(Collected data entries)

===============

[src/rtl/spm_mul.sv]
module spm_mul
  import spm_pkg::*;
#(
  parameter int PW = 24,
  parameter int SW = 8,
  parameter bit UPPER_ONLY = 1'b0,
  localparam int OW = UPPER_ONLY ? PW : PW + SW
) (
  input  logic          clk,
  input  logic          rst_n,
  input  logic          start_i,
  input  logic          signed_i,
  input  logic [PW-1:0] par_i,
  input  logic          sbit_valid_i,
  input  logic          sbit_i,
  output logic          sbit_ready_o,
  output logic [OW-1:0] prod_o,
  output logic          done_o
);
  logic [PW-1:0] a_q;
  logic [PW:0]   h_q;
  logic [PW+1:0] sum;
  logic          step, load, sg;
  op_e           op;

  spm_ctrl #(.SW(SW)) ctrl_i (
    .clk(clk), .rst_n(rst_n), .start_i(start_i), .signed_i(signed_i),
    .valid_i(sbit_valid_i), .bit_i(sbit_i), .ready_o(sbit_ready_o),
    .step_o(step), .load_o(load), .sg_o(sg), .done_o(done_o), .op_o(op)
  );

  spm_addsub #(.PW(PW)) add_i (
    .acc_i(h_q), .par_i(a_q), .sg_i(sg), .op_i(op), .sum_o(sum)
  );

  // Upper accumulator: the feedback is the sum shifted right by one.
  always_ff @(posedge clk or negedge rst_n) begin
    if (!rst_n) begin
      a_q <= '0;
      h_q <= '0;
    end else if (load) begin
      a_q <= par_i;
      h_q <= '0;
    end else if (step) begin
      h_q <= sum[PW+1:1];
    end
  end

  generate
    if (UPPER_ONLY) begin : g_upper
      assign prod_o = h_q[PW-1:0];
    end else begin : g_full
      logic [SW-1:0] l_q;
      always_ff @(posedge clk or negedge rst_n) begin
        if (!rst_n)    l_q <= '0;
        else if (load) l_q <= '0;
        else if (step) l_q <= {sum[0], l_q[SW-1:1]};
      end
      assign prod_o = {h_q[PW-1:0], l_q};
    end
  endgenerate
endmodule

[config.mk]
export PLATFORM = sky130hd
export DESIGN_NAME = spm_mul
export DESIGN_NICKNAME = d
export VERILOG_FILES = /design/src/rtl/spm_pkg.sv /design/src/rtl/spm_ctrl.sv /design/src/rtl/spm_addsub.sv /design/src/rtl/spm_mul.sv
export SDC_FILE = /design/constraint.sdc
export NUM_CORES = 1
export LEC_CHECK = 0
export BUFFER_PORTS_ARGS = -buffer_cell sky130_fd_sc_hd__clkbuf_2
export CAP_MARGIN = 0
export CORE_AREA = 4 4 101 103
export CTS_BUF_LIST = sky130_fd_sc_hd__clkbuf_2
export DETAILED_ROUTE_END_ITERATION = 10
export DIE_AREA = 0 0 105 107
export GPL_TIMING_DRIVEN = 0
export PLACE_DENSITY = 0.68
export RECOVER_POWER = 25
export SETUP_SLACK_MARGIN = 0.05
export SLEW_MARGIN = 20
export SYNTH_ARGS = -nofsm -noshare
export SYNTH_HDL_FRONTEND = slang
export SYNTH_HIERARCHICAL = 1
export SYNTH_SLANG_ARGS = --single-unit
[constraint.sdc]
create_clock -name clk -period 4.4 [get_ports clk]
set_clock_uncertainty 0.1 [all_clocks]
set_input_delay 0.22 -clock clk [delete_from_list [all_inputs] [get_ports clk]]
set_output_delay 0.22 -clock clk [all_outputs]
set_load 0.05 [all_outputs]
===== src/rtl/txq_pkg.sv =====
package txq_pkg;
  typedef enum logic {
    IRQ_ON_SLOT  = 1'b0,
    IRQ_ON_DRAIN = 1'b1
  } irq_mode_e;

  typedef struct packed {
    logic pop;
    logic drained;
  } txq_evt_t;
endpackage


===== src/rtl/txq_store.sv =====
module txq_store #(
  parameter int DW    = 8,
  parameter int DEPTH = 4
) (
  input  logic          clk,
  input  logic          rst,
  input  logic          push,
  input  logic [DW-1:0] push_data,
  input  logic          pop,
  output logic [DW-1:0] head_q,
  output logic          empty,
  output logic          drained,
  output logic          ovf_q
);
  localparam int AW = (DEPTH > 1) ? $clog2(DEPTH) : 1;
  localparam int CW = $clog2(DEPTH + 1);
  localparam logic [AW-1:0] LAST = AW'(DEPTH - 1);

  logic [DW-1:0] mem [DEPTH];
  logic [AW-1:0] wr_ptr, rd_ptr;
  logic [CW-1:0] cnt, cnt_nx;
  logic          full, take, do_pop;

  assign empty  = (cnt == '0);
  assign full   = (cnt == CW'(DEPTH));
  assign do_pop = pop && !empty;
  assign take   = push && (!full || do_pop);

  always_comb begin
    cnt_nx = cnt;
    if (take && !do_pop)      cnt_nx = cnt + 1'b1;
    else if (!take && do_pop) cnt_nx = cnt - 1'b1;
  end

  assign drained = do_pop && (cnt_nx == '0);

  // storage without reset so it can map onto block RAM
  always_ff @(posedge clk) begin
    if (take) mem[wr_ptr] <= push_data;
    if (do_pop) head_q <= mem[rd_ptr];
  end

  always_ff @(posedge clk) begin
    if (rst) begin
      wr_ptr <= '0;
      rd_ptr <= '0;
      cnt    <= '0;
      ovf_q  <= 1'b0;
    end else begin
      cnt   <= cnt_nx;
      ovf_q <= push && !take;
      if (take)   wr_ptr <= (wr_ptr == LAST) ? '0 : wr_ptr + 1'b1;
      if (do_pop) rd_ptr <= (rd_ptr == LAST) ? '0 : rd_ptr + 1'b1;
    end
  end

  assert_level_bound_R2: assert property (@(posedge clk) disable iff (rst)
    cnt <= CW'(DEPTH));
  assert_drop_only_full_R4: assert property (@(posedge clk) disable iff (rst)
    ovf_q |-> $past(full));
  assert_full_pop_accepts_R4: assert property (@(posedge clk) disable iff (rst)
    (full && push && do_pop) |=> full);
endmodule


===== src/rtl/txq_loader.sv =====
module txq_loader (
  input  logic clk,
  input  logic rst,
  input  logic sr_busy,
  input  logic q_empty,
  output logic pop,
  output logic load_q
);
  assign pop = !sr_busy && !q_empty;

  always_ff @(posedge clk) begin
    if (rst) load_q <= 1'b0;
    else     load_q <= pop;
  end

  assert_load_when_idle_R3: assert property (@(posedge clk) disable iff (rst)
    load_q |-> $past(!sr_busy));
endmodule


===== src/rtl/txq_irq.sv =====
module txq_irq
  import txq_pkg::*;
(
  input  logic      clk,
  input  logic      rst,
  input  txq_evt_t  evt,
  input  irq_mode_e mode,
  input  logic      ie,
  input  logic      clr,
  output logic      pend_q
);
  logic hit;

  always_comb begin
    case (mode)
      IRQ_ON_DRAIN: hit = evt.drained;
      default:      hit = evt.pop;
    endcase
  end

  always_ff @(posedge clk) begin
    if (rst) pend_q <= 1'b0;
    else if (ie && hit) pend_q <= 1'b1;
    else if (clr)       pend_q <= 1'b0;
  end

  assert_raise_needs_enable_R7: assert property (@(posedge clk) disable iff (rst)
    $rose(pend_q) |-> $past(ie));
  assert_clear_has_cause_R9: assert property (@(posedge clk) disable iff (rst)
    $fell(pend_q) |-> $past(clr));
endmodule


===== src/rtl/tx_drain_irq.sv =====
module tx_drain_irq
  import txq_pkg::*;
#(
  parameter int DW    = 8,
  parameter int DEPTH = 4
) (
  input  logic          clk,
  input  logic          rst,
  input  logic          wr_en,
  input  logic [DW-1:0] wr_data,
  input  logic          irq_mode,
  input  logic          tx_ie,
  input  logic          pend_clr,
  input  logic          sr_busy,
  output logic          sr_load,
  output logic [DW-1:0] sr_data,
  output logic          irq_pend,
  output logic          overrun
);
  logic     q_empty, q_drained, pop;
  txq_evt_t evt;

  txq_store #(.DW(DW), .DEPTH(DEPTH)) u_store (
    .clk(clk), .rst(rst), .push(wr_en), .push_data(wr_data), .pop(pop),
    .head_q(sr_data), .empty(q_empty), .drained(q_drained), .ovf_q(overrun)
  );

  txq_loader u_loader (
    .clk(clk), .rst(rst), .sr_busy(sr_busy), .q_empty(q_empty),
    .pop(pop), .load_q(sr_load)
  );

  assign evt.pop     = pop;
  assign evt.drained = q_drained;

  txq_irq u_irq (
    .clk(clk), .rst(rst), .evt(evt), .mode(irq_mode_e'(irq_mode)),
    .ie(tx_ie), .clr(wr_en || pend_clr), .pend_q(irq_pend)
  );

  assert_raise_with_load_R10: assert property (@(posedge clk) disable iff (rst)
    $rose(irq_pend) |-> sr_load);
  assert_drain_mode_empty_R6: assert property (@(posedge clk) disable iff (rst)
    ($rose(irq_pend) && $past(irq_mode)) |-> q_empty);
  assert_load_single_R3: assert property (@(posedge clk) disable iff (rst)
    sr_load |-> $past(!q_empty));
endmodule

===============

Copy exactly the stretch of data above from the line with "load_q |-> $past(!sr_busy));" through the line with "if (rst) pend_q <= 1'b0;", and omit all other lines.

    load_q |-> $past(!sr_busy));
endmodule


===== src/rtl/txq_irq.sv =====
module txq_irq
  import txq_pkg::*;
(
  input  logic      clk,
  input  logic      rst,
  input  txq_evt_t  evt,
  input  irq_mode_e mode,
  input  logic      ie,
  input  logic      clr,
  output logic      pend_q
);
  logic hit;

  always_comb begin
    case (mode)
      IRQ_ON_DRAIN: hit = evt.drained;
      default:      hit = evt.pop;
    endcase
  end

  always_ff @(posedge clk) begin
    if (rst) pend_q <= 1'b0;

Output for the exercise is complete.